Had a horrific accident before JEE, took 2 drops, and just got cooked in MHT-CET. I feel like a failure as an elder daughter. How do I tell my parents?

​I really need some help and advice. I am a 19-year-old female, and this is the story of my 4-year academic journey where I still feel completely cooked.

​Things started back in 2022. After my 10th board exams, I decided I wanted to prepare for JEE. I actually fought with my father to let me go to Kota. Once I got there, I studied consistently for 2 years. I was doing pretty well, especially when I got extremely serious during my 12th standard and right before the January JEE attempt.

​But just before my exam, I met with a horrific accident. It was 7:00 PM and I was walking back from the library when I was hit by a speeding bike. I was rushed to the hospital with severe injuries—my right collarbone shattered into pieces, both of my knees were badly bruised, and my left hand was covered in deep scratches. My parents rushed to Kota that very night, and I underwent surgery for my collarbone the next day.

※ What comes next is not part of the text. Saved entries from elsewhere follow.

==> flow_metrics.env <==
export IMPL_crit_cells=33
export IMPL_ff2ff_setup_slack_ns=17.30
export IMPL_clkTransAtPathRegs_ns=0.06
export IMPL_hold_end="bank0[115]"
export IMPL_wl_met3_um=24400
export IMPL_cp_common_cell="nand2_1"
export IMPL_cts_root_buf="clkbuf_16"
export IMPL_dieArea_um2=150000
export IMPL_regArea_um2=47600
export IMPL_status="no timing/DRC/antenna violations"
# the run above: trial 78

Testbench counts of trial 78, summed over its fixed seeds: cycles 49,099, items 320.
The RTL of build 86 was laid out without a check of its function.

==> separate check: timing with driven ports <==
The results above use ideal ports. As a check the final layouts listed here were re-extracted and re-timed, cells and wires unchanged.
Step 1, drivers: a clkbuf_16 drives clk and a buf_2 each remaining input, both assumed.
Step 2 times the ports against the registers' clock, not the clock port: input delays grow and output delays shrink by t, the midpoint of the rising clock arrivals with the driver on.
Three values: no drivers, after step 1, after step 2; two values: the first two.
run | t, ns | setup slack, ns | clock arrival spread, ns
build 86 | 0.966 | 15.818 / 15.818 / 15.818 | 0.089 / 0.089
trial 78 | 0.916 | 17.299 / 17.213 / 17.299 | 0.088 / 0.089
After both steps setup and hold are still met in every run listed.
This design comes from an exercise in tuning for small area and a short achievable clock period on the open sky130 flow, not from production work.
RTL that was checked went through simulation tests only; none was proved equivalent to the original.
Function not checked in run 2: the RTL went through the layout flow alone.
No activity file was given, so power comes from the tool's default toggle rates.

==> flow/design.v (outline; a module is shown in full before it is edited, if it fits) <==
// module residual_block: 1075 lines
// module fa3: 4 lines
// module ha2: 4 lines
// module xor2: 3 lines
module residual_block (
    input clk,
    input rst,
    input start,
    output reg done,
    input  signed [127:0] input_tensor,
    input  [7:0]  conv1_weights_flat,
    input  [7:0]  conv1_bias_flat,
    input  [31:0] conv2_weights_flat,
    input  [7:0]  conv2_bias_flat,
    input  [7:0]  conv3_weights_flat,
    input  [7:0]  conv3_bias_flat,
    input  [7:0]  conv_shortcut_weights_flat,
    input  [7:0]  conv_shortcut_bias_flat,
    output reg signed [71:0] output_tensor
);
  // ...
==> flow/flow/run.sh <==
#!/bin/bash
set -euo pipefail
export BUFFER_PORTS_ARGS="-buffer_cell sky130_fd_sc_hd__buf_1"
export SETUP_SLACK_MARGIN=6.7
export TNS_END_PERCENT=0
bash standard.sh > standard_flow.log 2>&1
==> flow/standard.sh <==
#!/bin/bash
# synth_recipe.tcl (not shown) runs the flow's synth.tcl, then flattens the netlist and writes it again
# the make line also repeats each setting of config.mk as NAME=value (left out here)
make -C /OpenROAD-flow-scripts/flow DESIGN_CONFIG=/design/flow/config.mk WORK_HOME=/design/flow/orfs CLKGATE_MAP_FILE= SYNTH_SCRIPT=/design/flow/synth_recipe.tcl "${@:-finish}"
==> flow/config.mk <==
export PLATFORM = sky130hd
export DESIGN_NAME = residual_block
export DESIGN_NICKNAME = residual_block
export VERILOG_FILES = /design/flow/design.v
export SDC_FILE = /design/flow/constraint.sdc
export NUM_CORES = 4
export LEC_CHECK = 0
export CAP_MARGIN = 20
export CORE_MARGIN = 2
export CORE_UTILIZATION = 65
export CTS_CLUSTER_DIAMETER = 200
export CTS_CLUSTER_SIZE = 30
export SLEW_MARGIN = 20
export SYNTH_HIERARCHICAL = 1
==> flow/constraint.sdc <==
create_clock -name core_clock -period 10.0 [get_ports {clk}]
set_input_delay 2.0000 -clock core_clock [delete_from_list [all_inputs] [get_ports {clk}]]
set_output_delay 2.0000 -clock core_clock [all_outputs]
set_load 0.01 [all_outputs]
==> results list, run 1 <==
* Result of the run: no timing/DRC/antenna violations
* Met2 Routed Length: 22.2 mm
- In the final design database the tool counted ~2300 nets.
- Including well taps, the total number of placed cells is ~2100.
- Max reg flops: 72
- GR Overflow Total: 0
- Clock buffer cells: 20
- At the pin with the least slew margin, the transition time is approximately 1 ns.
- Hold Path Sink: Zr[0]
- The number of multi-input combinational cells in the layout is ~1100.
* Internal Pwr Total: between 4 and 5 mW
- Number of buffers between clock root and the deepest sink: 3
- Counting flops with an async set or reset pin after synthesis yields a share of about 1.8%.
- The clock network is responsible for 7.2% of the overall power.
- The number of setup buffers added after CTS is 1.
* Ordered list of cells on the worst path: ha_4 -> fa_1 -> inv_2 -> ha_4 -> ha_4 -> a21o_1 -> o21a_1 -> or3_1 -> xor2_1 -> xor2_1 -> xor2_1 -> xor2_1 -> xor2_1 -> xor2_1
- Combinational logic is responsible for 70.5% of the overall power.
* Worst hold slack after final layout: 0.368 ns
- Setup repair after global routing missed its margin: yes
- Detailed routing placed a total of 3.03 mm of wire on met3.
- Across the whole layout, multi-input logic makes up around 56% of the cell area.
* Routability cong.: 0.949
- From synthesis to final layout, the design area changed by 10.4%.
* Sequential group power: 1.87 mW
- The first TritonRoute pass finished after 5 iterations.
- Required time of the critical path: 10.46 ns
- The critical path ends at T3[11].
* Non-clock buffers, area share: 5.69%
- Power comes to 8.41 mW.
- Crit path max-delay cell type: sky130_fd_sc_hd__fa_1
- In the post-route analysis, the smallest setup slack over all paths is around 6.6 ns.
- Pwr/cell area: ~420 nW/um^2
- # hold bufs at CTS: 0
* Share of cells above drive strength 1: 8.67%
* Count of instances resized after the clock tree is built: 9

​The doctor told me I wouldn't be able to write properly for at least a month. The worst part? My 12th board exams were just 2 to 3 weeks away. I went home to rest but couldn't study at all. Eventually, I sat for the boards because my parents forced me to, but I left all the papers half-done because I physically couldn’t write. I spent every single exam crying in the hall.

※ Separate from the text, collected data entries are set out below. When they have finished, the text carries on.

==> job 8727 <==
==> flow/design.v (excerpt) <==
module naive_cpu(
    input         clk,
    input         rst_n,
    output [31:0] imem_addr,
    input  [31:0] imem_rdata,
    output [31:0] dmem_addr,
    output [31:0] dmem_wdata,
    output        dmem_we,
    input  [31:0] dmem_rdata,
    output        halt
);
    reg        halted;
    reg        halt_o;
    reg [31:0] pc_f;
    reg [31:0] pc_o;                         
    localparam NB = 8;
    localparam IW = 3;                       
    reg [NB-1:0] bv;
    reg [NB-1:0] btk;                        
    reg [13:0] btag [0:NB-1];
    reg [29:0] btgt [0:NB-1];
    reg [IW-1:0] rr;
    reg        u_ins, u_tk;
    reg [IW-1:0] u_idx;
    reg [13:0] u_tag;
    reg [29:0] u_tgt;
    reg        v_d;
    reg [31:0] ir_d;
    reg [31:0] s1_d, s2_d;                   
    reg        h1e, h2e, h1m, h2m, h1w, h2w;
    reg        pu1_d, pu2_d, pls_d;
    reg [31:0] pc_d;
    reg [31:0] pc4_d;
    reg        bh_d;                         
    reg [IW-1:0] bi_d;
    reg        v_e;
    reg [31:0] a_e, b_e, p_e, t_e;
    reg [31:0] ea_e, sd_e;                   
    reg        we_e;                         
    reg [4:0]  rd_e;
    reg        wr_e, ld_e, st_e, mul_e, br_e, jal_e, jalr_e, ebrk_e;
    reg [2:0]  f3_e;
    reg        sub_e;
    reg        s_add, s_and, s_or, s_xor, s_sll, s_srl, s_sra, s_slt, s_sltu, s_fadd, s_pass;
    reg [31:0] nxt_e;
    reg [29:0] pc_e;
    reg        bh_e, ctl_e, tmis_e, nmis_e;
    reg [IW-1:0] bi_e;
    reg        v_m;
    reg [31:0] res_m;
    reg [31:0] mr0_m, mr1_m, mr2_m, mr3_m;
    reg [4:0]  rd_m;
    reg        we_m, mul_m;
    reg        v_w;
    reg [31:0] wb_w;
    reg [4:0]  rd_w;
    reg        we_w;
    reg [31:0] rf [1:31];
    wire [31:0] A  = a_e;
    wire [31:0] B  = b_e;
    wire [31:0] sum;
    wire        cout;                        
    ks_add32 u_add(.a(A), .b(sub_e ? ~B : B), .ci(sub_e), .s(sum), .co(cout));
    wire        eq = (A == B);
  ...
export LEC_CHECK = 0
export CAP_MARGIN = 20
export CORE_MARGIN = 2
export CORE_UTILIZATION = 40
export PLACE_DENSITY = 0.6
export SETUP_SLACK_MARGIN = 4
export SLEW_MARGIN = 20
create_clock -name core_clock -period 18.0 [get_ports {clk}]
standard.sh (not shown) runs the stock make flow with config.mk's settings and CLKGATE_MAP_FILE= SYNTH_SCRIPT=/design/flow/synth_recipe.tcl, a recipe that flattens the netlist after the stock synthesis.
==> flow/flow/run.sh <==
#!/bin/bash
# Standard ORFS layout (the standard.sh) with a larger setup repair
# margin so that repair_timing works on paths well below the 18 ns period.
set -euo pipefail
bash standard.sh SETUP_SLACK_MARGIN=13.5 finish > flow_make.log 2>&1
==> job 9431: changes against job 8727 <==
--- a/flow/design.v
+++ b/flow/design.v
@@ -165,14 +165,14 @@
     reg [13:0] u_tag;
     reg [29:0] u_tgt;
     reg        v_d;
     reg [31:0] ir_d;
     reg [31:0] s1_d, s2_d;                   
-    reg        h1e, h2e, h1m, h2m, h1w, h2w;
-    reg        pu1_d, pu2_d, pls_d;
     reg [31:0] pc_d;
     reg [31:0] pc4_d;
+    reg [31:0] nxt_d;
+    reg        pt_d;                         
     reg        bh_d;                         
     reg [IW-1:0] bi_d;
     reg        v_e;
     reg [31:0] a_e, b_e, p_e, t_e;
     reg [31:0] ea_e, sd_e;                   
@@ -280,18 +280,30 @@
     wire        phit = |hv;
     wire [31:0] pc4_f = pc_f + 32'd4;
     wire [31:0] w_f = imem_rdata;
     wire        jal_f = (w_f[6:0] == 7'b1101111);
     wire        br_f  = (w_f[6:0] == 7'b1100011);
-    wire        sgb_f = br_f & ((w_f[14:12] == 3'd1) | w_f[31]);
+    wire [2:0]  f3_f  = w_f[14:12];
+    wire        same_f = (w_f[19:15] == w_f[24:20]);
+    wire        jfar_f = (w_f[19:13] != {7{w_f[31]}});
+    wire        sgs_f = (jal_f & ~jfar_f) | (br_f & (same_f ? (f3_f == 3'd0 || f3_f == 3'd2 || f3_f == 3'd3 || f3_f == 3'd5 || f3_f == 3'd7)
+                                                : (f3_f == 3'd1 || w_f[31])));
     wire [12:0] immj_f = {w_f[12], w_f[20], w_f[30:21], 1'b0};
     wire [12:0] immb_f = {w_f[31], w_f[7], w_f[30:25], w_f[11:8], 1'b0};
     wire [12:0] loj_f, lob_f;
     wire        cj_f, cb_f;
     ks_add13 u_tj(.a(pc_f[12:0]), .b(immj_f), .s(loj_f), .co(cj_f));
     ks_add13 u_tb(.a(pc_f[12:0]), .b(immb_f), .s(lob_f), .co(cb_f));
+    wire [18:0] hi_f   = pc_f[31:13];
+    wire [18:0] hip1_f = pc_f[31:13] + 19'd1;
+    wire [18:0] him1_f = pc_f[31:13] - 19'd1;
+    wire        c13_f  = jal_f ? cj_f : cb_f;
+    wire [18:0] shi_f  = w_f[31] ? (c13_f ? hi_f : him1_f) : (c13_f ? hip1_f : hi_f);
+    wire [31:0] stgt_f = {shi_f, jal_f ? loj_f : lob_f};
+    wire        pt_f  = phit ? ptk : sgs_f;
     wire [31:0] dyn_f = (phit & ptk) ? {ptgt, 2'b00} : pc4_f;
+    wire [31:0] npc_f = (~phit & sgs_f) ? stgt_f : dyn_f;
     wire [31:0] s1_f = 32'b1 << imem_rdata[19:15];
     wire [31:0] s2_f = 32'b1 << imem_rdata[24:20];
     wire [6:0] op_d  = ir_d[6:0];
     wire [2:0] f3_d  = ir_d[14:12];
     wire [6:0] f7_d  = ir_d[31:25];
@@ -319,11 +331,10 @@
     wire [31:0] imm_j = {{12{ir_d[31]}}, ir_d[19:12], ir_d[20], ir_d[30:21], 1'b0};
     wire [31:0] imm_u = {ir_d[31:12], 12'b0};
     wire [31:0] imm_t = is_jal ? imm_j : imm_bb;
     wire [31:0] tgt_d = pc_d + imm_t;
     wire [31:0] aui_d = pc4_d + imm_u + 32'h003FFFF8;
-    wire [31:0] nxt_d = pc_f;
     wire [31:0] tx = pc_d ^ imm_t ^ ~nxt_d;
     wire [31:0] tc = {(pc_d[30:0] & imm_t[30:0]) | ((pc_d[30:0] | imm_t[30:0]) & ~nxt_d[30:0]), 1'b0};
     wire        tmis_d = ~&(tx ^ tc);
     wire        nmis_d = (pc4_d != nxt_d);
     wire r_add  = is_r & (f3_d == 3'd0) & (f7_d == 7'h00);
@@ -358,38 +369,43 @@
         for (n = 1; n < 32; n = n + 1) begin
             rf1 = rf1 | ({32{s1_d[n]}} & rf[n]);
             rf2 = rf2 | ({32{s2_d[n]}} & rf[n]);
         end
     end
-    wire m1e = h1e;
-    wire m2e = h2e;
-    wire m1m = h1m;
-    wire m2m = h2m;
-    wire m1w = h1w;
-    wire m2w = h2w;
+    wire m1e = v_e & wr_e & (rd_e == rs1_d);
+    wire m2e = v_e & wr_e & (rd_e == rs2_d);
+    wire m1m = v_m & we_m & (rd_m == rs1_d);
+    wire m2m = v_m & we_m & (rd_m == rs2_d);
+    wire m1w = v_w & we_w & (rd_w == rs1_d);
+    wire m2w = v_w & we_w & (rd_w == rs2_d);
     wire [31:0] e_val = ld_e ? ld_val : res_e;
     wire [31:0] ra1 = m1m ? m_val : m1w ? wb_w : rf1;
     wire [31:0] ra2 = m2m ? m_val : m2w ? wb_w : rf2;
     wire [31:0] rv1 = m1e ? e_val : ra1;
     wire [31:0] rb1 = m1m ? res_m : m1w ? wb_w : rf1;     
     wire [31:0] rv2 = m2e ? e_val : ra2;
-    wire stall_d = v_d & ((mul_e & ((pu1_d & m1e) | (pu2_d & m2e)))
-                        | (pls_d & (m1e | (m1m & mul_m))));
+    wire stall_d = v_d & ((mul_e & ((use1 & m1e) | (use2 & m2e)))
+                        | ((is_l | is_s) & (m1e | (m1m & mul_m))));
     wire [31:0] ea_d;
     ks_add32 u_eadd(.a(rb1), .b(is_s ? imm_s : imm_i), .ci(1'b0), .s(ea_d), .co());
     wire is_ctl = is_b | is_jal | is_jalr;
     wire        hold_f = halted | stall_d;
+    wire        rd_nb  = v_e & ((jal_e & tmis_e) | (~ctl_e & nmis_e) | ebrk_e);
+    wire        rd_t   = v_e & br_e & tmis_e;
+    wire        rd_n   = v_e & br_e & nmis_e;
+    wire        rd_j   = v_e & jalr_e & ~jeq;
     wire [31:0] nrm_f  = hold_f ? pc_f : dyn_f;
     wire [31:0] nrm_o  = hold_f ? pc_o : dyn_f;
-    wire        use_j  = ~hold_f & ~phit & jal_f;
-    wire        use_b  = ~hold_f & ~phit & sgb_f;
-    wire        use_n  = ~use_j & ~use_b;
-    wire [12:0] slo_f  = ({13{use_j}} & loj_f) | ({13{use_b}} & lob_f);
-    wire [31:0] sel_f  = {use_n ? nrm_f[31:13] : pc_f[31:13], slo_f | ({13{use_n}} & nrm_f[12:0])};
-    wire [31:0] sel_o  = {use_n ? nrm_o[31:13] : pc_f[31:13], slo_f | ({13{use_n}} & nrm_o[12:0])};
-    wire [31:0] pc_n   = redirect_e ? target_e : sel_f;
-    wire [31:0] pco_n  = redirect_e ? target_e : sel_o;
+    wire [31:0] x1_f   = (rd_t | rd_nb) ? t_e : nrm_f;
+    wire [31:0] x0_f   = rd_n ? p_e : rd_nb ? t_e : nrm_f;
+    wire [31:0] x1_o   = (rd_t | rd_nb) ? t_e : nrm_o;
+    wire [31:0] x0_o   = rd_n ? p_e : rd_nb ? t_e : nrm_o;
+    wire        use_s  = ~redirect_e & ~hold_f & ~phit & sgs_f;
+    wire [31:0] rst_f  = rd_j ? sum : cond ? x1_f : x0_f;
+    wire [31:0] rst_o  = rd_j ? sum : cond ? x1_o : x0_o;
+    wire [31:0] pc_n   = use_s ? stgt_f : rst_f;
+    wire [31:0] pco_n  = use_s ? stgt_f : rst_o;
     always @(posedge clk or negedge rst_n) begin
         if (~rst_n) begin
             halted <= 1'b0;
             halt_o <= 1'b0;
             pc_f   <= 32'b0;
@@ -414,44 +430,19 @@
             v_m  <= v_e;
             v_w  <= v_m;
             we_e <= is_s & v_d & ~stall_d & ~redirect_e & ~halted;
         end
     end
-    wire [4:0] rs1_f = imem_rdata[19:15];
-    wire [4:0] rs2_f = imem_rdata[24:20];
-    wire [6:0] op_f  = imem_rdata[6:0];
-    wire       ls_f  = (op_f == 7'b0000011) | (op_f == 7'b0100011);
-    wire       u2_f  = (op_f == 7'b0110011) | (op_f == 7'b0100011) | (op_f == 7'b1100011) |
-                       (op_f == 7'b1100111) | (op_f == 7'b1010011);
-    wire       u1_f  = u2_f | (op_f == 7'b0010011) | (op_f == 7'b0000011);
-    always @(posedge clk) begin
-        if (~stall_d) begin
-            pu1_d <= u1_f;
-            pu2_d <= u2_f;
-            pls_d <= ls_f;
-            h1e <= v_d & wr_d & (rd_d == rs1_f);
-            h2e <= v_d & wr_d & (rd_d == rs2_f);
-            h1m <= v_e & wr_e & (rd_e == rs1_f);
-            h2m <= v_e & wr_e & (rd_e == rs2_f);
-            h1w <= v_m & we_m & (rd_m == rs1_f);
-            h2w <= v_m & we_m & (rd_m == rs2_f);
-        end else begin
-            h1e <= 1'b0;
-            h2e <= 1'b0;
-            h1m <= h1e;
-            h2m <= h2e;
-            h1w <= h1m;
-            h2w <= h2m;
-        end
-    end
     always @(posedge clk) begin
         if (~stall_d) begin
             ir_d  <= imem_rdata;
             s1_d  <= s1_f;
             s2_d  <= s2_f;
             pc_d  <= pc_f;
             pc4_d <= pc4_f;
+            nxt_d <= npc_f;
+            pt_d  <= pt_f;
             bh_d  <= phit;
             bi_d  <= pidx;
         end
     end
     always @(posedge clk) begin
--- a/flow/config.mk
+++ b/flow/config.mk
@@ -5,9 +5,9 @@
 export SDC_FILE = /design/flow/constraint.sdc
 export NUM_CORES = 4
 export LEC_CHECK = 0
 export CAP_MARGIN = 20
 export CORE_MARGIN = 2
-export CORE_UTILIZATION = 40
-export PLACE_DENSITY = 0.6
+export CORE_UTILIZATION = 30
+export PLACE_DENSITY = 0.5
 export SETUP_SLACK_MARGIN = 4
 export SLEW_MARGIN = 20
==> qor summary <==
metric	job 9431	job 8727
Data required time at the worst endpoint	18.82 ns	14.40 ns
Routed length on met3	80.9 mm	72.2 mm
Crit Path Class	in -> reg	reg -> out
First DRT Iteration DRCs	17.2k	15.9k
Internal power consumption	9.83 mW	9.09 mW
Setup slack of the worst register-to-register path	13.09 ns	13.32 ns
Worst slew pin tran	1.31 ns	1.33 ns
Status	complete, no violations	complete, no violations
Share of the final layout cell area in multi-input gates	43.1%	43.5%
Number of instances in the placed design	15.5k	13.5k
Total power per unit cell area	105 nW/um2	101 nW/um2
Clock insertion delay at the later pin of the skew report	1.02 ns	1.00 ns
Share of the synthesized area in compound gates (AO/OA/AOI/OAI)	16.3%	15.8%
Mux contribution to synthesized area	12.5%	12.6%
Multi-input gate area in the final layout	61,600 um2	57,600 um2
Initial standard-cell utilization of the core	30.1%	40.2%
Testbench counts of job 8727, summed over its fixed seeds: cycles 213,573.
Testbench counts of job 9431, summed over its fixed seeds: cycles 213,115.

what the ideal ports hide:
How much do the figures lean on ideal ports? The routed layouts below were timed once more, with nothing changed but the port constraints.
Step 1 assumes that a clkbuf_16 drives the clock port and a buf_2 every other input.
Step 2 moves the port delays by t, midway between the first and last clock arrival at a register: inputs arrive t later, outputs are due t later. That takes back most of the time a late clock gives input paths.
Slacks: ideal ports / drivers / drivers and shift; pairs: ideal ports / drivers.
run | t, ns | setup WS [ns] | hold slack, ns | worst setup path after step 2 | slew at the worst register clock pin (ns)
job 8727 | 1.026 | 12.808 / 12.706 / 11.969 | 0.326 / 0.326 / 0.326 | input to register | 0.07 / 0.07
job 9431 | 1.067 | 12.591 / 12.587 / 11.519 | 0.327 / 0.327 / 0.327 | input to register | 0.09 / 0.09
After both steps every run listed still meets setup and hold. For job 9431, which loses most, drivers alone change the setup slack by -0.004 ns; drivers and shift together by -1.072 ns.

​Because I couldn’t give JEE properly either, I decided to take a drop year (2024–2025) for both my 12th boards and JEE. Unfortunately, my mental health was completely shattered. I couldn’t concentrate, wasted the whole year, and failed both boards and JEE again. Since I didn't pass my boards, I couldn’t join any college.

​That led to a second drop year. It was deeply depressing. My relatives and my parents were constantly saying hurtful things about me. I know I am a massive failure as an elder daughter, but my mental health was just so bad that I ended up wasting this year too. I finally gave my 12th exams through NIOS, but only scored 53%.

​I decided to give the MHT-CET exam a shot. Today, the answer key for the first attempt got released... and I got cooked there too. I only scored 63 marks.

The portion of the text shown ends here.